**Brief**
Your reply should be only the number of lines in the records that contain the word "worstPathMaxFanout".

Items from a data source
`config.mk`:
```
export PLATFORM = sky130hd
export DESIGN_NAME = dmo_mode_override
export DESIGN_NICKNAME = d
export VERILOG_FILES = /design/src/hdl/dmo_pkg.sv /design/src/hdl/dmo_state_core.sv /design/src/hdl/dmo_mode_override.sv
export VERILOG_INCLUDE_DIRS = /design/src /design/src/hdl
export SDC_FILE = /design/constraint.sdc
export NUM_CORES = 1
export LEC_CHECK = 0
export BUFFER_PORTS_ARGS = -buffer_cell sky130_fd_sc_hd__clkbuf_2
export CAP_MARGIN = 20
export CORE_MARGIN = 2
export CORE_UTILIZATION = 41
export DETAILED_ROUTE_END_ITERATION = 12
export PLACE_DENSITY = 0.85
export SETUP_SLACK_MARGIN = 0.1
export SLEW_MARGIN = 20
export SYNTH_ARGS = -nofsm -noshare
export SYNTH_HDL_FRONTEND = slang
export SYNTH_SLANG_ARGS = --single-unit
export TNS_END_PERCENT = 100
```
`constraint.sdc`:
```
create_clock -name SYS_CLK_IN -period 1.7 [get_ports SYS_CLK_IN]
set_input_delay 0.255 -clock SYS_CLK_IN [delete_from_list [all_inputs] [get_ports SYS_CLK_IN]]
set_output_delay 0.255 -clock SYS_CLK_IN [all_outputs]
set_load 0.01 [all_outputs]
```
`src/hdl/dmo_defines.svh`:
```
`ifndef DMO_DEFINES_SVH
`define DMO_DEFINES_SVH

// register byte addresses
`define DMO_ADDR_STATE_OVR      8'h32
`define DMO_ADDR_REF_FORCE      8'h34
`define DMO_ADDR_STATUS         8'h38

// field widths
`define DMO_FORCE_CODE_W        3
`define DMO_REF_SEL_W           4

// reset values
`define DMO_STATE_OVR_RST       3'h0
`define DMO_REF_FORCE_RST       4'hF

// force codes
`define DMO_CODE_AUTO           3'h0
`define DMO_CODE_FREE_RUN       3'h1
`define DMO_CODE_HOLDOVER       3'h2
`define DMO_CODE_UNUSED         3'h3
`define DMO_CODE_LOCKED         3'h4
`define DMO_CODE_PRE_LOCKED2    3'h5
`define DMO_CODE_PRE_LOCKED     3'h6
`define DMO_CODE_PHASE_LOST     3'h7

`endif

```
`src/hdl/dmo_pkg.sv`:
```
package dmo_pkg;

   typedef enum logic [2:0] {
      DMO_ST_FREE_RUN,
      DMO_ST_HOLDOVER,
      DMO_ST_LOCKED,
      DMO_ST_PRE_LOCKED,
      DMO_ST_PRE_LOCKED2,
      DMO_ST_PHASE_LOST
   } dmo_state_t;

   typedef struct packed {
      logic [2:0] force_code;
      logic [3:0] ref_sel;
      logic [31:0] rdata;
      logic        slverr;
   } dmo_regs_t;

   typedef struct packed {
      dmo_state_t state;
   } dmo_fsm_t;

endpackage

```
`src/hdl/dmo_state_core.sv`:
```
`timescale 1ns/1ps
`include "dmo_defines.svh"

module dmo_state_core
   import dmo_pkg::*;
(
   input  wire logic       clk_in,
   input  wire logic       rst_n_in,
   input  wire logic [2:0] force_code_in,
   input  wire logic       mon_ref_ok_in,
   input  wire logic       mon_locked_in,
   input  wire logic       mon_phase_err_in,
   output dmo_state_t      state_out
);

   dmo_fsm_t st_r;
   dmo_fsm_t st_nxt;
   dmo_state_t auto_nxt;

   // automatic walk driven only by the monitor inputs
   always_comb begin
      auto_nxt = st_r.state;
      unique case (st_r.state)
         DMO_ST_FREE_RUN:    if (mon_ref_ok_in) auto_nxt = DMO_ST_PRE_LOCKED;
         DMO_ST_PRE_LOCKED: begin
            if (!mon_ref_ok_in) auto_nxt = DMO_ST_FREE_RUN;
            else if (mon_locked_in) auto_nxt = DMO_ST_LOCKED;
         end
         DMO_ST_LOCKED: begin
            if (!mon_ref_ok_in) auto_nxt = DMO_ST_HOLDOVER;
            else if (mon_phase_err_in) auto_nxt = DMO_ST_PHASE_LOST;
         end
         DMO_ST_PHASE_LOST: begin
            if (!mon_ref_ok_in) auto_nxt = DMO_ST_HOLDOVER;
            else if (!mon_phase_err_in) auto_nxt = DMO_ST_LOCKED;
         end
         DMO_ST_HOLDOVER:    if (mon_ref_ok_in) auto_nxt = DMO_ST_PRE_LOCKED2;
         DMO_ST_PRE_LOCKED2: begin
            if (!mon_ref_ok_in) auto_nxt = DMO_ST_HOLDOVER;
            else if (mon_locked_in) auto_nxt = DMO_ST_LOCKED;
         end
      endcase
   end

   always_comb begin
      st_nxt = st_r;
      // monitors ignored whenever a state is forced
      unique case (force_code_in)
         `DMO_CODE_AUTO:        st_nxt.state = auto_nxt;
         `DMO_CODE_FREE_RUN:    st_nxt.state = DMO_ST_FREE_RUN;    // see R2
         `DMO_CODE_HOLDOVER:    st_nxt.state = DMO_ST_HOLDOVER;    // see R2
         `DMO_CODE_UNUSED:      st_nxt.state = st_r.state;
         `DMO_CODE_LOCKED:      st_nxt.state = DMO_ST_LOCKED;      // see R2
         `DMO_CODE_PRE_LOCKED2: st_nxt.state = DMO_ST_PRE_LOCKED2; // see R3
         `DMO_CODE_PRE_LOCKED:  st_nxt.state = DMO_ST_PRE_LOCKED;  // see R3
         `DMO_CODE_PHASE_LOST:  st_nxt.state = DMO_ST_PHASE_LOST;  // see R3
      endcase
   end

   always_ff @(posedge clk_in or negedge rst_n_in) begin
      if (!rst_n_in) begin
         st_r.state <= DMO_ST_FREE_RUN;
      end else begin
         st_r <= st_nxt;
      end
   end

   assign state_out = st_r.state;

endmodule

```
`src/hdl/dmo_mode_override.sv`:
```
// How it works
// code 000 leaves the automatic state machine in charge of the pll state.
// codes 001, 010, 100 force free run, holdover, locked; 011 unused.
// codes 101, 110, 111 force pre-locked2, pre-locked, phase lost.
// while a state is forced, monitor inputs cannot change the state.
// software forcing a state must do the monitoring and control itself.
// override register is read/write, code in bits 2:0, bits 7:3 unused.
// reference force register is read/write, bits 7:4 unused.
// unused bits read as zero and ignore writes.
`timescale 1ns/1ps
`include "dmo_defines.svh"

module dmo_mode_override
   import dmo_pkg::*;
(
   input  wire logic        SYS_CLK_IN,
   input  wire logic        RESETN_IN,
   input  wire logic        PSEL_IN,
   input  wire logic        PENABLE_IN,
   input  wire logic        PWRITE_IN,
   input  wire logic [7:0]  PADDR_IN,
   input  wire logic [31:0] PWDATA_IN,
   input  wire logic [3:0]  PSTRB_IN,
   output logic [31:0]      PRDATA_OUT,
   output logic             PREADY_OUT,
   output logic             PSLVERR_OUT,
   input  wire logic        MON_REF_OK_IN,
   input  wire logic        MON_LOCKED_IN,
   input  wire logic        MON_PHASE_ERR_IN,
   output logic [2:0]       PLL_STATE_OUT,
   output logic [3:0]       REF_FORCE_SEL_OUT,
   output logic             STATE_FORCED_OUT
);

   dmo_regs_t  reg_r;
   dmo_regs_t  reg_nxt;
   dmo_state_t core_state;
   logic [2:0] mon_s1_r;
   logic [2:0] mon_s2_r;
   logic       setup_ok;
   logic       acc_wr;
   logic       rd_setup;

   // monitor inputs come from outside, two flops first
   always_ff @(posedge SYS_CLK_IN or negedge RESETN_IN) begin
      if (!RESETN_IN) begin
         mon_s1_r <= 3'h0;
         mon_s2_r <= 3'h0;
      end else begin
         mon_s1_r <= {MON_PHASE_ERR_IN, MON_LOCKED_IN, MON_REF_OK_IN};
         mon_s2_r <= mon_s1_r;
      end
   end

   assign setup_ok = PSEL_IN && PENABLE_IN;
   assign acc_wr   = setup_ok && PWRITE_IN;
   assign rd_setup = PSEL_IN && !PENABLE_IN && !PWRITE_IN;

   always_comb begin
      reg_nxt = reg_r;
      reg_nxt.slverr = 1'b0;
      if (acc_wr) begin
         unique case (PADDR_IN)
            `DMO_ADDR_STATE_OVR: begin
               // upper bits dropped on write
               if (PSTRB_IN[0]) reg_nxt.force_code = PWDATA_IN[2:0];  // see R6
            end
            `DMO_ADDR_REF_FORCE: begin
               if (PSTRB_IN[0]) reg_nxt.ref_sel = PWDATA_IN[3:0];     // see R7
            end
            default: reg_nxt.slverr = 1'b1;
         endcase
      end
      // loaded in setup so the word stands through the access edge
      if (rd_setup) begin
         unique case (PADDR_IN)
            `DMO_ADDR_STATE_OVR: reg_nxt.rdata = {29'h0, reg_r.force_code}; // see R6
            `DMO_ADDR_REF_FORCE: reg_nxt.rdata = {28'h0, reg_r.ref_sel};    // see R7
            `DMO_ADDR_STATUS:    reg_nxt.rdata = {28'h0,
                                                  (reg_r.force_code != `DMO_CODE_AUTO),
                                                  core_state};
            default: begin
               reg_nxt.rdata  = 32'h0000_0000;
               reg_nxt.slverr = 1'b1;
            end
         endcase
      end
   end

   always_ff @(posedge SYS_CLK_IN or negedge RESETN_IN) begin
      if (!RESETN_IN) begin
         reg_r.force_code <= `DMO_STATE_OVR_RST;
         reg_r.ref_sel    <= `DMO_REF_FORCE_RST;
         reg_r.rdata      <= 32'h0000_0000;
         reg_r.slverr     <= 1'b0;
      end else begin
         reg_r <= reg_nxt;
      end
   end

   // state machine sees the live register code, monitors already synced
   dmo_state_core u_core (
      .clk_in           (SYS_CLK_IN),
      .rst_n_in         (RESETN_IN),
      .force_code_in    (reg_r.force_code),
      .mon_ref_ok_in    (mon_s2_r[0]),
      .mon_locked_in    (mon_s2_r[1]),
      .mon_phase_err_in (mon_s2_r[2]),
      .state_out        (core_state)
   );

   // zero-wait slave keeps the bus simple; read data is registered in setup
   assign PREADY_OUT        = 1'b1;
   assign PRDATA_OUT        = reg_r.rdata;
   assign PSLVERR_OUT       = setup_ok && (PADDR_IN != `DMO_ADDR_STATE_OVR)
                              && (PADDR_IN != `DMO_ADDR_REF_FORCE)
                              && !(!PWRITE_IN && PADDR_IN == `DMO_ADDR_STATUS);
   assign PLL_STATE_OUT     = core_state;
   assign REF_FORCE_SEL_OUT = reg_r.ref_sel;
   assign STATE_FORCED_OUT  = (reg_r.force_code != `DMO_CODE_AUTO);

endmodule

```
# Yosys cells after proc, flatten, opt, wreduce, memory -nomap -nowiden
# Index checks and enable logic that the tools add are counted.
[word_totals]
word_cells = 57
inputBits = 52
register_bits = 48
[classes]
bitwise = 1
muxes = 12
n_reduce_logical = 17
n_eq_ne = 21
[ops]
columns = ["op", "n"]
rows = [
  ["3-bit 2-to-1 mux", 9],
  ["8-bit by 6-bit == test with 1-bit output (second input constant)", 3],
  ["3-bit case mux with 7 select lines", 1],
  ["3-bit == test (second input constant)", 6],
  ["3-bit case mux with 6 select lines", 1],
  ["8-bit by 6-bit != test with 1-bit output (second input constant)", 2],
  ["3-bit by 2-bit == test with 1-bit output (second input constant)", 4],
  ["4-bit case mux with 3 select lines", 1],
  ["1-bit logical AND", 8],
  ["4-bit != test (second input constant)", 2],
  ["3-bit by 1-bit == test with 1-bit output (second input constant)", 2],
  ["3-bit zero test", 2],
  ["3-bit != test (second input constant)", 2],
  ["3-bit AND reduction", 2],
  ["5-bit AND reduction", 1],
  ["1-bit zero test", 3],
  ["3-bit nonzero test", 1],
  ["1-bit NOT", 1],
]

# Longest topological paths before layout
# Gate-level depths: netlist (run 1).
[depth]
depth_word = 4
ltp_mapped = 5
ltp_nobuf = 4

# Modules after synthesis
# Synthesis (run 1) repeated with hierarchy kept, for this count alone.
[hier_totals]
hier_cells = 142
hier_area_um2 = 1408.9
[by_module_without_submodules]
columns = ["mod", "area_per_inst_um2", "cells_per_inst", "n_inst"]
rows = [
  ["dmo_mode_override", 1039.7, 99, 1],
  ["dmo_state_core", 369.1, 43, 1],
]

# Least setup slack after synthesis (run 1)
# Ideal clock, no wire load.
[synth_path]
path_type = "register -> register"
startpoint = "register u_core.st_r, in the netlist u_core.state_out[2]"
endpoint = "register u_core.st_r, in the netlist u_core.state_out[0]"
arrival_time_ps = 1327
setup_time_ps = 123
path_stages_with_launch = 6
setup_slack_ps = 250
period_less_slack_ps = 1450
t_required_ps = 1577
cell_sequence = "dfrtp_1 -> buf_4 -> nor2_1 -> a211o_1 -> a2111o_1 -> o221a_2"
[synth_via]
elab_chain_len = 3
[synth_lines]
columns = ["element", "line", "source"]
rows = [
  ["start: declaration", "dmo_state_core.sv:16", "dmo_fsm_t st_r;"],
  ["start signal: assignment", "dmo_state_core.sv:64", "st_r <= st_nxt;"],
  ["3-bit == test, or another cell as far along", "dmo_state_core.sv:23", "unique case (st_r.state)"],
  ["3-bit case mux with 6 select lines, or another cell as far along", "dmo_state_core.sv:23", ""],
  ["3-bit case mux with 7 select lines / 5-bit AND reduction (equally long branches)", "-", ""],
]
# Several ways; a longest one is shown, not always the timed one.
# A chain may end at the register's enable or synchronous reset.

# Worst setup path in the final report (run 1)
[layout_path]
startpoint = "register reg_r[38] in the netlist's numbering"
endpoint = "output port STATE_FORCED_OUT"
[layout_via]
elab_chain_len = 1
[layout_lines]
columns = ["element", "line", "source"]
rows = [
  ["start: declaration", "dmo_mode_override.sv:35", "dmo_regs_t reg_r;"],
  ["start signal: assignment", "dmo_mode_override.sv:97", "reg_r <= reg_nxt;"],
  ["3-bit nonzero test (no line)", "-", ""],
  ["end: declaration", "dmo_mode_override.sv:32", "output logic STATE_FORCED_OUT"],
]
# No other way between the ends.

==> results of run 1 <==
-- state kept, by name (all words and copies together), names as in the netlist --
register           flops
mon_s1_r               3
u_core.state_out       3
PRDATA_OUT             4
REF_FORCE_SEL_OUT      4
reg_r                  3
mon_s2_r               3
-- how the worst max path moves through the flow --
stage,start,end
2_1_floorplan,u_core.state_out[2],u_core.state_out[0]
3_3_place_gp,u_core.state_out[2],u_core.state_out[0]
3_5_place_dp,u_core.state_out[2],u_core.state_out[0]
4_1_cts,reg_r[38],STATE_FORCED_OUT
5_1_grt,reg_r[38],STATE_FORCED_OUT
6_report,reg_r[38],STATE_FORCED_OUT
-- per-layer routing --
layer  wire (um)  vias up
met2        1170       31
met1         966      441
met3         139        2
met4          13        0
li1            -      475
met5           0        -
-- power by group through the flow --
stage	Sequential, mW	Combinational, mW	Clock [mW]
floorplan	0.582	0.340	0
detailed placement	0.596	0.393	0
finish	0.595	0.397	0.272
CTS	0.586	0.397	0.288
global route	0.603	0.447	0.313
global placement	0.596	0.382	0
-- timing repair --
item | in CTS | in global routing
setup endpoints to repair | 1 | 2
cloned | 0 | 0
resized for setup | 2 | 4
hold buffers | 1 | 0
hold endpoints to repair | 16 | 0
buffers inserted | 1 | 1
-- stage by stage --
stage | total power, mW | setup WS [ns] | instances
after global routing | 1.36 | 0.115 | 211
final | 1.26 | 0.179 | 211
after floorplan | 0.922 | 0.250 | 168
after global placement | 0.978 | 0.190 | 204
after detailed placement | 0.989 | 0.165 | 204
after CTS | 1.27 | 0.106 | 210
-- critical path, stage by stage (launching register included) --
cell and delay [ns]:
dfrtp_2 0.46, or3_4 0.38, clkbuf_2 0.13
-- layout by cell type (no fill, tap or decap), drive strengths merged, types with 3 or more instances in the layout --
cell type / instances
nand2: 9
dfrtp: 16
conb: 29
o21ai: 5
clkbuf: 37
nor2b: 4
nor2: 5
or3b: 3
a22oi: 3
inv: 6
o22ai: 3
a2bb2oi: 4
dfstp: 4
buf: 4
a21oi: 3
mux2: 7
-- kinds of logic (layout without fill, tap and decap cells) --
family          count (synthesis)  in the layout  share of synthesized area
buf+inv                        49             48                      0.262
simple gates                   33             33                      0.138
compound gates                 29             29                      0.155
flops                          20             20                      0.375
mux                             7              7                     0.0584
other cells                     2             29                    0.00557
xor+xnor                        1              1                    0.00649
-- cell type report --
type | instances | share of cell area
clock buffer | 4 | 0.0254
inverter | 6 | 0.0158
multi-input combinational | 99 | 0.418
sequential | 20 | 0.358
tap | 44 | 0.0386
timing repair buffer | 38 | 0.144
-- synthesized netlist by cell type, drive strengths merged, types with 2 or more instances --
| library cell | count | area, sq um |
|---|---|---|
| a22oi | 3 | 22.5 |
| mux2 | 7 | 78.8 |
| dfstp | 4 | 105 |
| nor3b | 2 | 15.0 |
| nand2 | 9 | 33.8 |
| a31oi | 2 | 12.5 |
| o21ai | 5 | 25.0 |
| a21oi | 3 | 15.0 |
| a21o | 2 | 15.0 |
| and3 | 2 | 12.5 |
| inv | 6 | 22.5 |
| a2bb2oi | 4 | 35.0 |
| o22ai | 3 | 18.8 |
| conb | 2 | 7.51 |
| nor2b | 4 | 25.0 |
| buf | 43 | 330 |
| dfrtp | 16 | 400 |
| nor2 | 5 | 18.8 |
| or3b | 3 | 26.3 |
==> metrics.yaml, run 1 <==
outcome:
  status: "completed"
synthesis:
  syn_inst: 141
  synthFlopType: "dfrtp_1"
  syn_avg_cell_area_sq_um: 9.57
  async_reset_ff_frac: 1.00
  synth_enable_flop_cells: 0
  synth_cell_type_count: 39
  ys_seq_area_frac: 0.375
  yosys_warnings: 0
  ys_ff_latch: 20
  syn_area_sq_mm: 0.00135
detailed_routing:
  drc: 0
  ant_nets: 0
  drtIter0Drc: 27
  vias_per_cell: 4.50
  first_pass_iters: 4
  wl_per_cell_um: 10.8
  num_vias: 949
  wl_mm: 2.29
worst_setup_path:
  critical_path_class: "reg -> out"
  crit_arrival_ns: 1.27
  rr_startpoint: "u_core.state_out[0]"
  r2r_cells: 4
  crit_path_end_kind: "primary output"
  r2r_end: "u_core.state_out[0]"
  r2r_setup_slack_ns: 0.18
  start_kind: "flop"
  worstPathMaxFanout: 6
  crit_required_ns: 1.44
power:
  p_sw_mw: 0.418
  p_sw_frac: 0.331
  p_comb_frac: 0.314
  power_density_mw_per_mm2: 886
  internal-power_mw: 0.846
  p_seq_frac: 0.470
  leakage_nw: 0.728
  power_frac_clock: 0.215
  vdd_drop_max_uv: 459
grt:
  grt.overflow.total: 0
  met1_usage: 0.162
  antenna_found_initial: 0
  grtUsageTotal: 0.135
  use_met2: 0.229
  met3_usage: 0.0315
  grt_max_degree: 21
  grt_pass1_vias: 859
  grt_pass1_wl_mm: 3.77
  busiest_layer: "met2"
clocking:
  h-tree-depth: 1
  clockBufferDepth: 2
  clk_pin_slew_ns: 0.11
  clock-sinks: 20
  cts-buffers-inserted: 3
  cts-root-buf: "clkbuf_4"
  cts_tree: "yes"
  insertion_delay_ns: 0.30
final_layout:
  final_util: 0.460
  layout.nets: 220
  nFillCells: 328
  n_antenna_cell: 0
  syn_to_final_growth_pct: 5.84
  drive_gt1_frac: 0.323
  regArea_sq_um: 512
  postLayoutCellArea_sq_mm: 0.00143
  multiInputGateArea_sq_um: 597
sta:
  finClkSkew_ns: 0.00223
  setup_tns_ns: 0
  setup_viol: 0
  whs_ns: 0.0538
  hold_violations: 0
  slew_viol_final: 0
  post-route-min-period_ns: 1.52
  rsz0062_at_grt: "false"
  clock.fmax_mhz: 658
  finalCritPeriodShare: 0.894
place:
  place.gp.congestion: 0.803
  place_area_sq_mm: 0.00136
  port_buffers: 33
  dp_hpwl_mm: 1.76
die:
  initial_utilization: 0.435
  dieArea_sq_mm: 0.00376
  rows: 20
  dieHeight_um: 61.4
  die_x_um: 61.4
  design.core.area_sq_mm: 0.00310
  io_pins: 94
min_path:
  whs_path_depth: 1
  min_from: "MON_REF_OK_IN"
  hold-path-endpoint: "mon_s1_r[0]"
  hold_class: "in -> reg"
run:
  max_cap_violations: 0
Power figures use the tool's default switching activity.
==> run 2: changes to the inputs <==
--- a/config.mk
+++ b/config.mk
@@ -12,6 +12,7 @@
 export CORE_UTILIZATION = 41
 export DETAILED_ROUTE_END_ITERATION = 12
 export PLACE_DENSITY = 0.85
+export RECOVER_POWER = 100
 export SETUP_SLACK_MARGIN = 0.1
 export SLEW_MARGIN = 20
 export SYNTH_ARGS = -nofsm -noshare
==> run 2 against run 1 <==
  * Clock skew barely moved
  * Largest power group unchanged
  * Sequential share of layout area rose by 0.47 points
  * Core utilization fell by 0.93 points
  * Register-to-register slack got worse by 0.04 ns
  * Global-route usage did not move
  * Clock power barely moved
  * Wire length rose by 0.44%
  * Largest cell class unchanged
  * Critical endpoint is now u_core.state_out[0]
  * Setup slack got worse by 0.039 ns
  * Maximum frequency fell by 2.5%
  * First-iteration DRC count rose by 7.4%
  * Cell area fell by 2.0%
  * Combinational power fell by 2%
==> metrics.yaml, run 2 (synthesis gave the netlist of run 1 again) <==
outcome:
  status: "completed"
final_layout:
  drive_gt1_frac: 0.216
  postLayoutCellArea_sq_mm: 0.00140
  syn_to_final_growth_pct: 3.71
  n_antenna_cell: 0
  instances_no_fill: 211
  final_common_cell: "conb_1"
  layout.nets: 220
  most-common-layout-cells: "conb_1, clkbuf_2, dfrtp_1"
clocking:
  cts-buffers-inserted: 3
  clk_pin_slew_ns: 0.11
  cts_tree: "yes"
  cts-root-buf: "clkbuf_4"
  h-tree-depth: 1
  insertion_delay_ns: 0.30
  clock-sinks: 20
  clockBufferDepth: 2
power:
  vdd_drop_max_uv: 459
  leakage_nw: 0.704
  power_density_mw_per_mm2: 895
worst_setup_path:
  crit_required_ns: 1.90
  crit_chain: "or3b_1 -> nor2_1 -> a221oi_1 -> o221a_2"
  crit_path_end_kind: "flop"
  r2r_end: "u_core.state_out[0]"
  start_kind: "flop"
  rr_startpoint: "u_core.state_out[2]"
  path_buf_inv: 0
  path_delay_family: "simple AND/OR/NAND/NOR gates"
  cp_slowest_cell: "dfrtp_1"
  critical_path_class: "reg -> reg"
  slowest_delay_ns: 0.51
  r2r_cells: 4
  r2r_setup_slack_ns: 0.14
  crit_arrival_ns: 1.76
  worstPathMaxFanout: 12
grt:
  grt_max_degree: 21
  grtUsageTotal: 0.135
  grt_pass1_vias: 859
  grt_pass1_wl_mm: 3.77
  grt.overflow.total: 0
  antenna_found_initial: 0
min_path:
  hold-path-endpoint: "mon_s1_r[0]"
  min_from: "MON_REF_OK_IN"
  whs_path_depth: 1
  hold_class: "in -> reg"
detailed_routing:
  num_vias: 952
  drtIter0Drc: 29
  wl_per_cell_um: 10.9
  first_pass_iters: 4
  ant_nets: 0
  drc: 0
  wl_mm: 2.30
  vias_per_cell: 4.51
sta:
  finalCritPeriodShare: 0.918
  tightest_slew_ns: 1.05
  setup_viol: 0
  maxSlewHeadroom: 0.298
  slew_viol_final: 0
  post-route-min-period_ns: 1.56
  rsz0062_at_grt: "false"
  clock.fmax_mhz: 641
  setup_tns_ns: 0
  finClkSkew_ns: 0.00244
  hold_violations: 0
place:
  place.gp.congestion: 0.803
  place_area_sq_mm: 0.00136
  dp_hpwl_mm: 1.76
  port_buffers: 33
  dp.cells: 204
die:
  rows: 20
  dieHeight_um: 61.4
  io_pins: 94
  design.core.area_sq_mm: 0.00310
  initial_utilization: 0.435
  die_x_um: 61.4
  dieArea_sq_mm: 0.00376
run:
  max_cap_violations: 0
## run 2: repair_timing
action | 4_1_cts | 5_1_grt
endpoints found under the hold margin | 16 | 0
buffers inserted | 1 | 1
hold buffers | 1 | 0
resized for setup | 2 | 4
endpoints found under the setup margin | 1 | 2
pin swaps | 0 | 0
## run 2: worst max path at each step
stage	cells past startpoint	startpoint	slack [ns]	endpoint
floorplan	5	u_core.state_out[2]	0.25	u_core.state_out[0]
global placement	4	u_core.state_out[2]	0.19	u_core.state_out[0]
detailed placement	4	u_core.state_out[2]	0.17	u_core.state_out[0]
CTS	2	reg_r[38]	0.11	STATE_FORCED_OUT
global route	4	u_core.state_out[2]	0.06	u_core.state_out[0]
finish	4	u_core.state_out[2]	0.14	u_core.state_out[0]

**Answer to this exercise**
2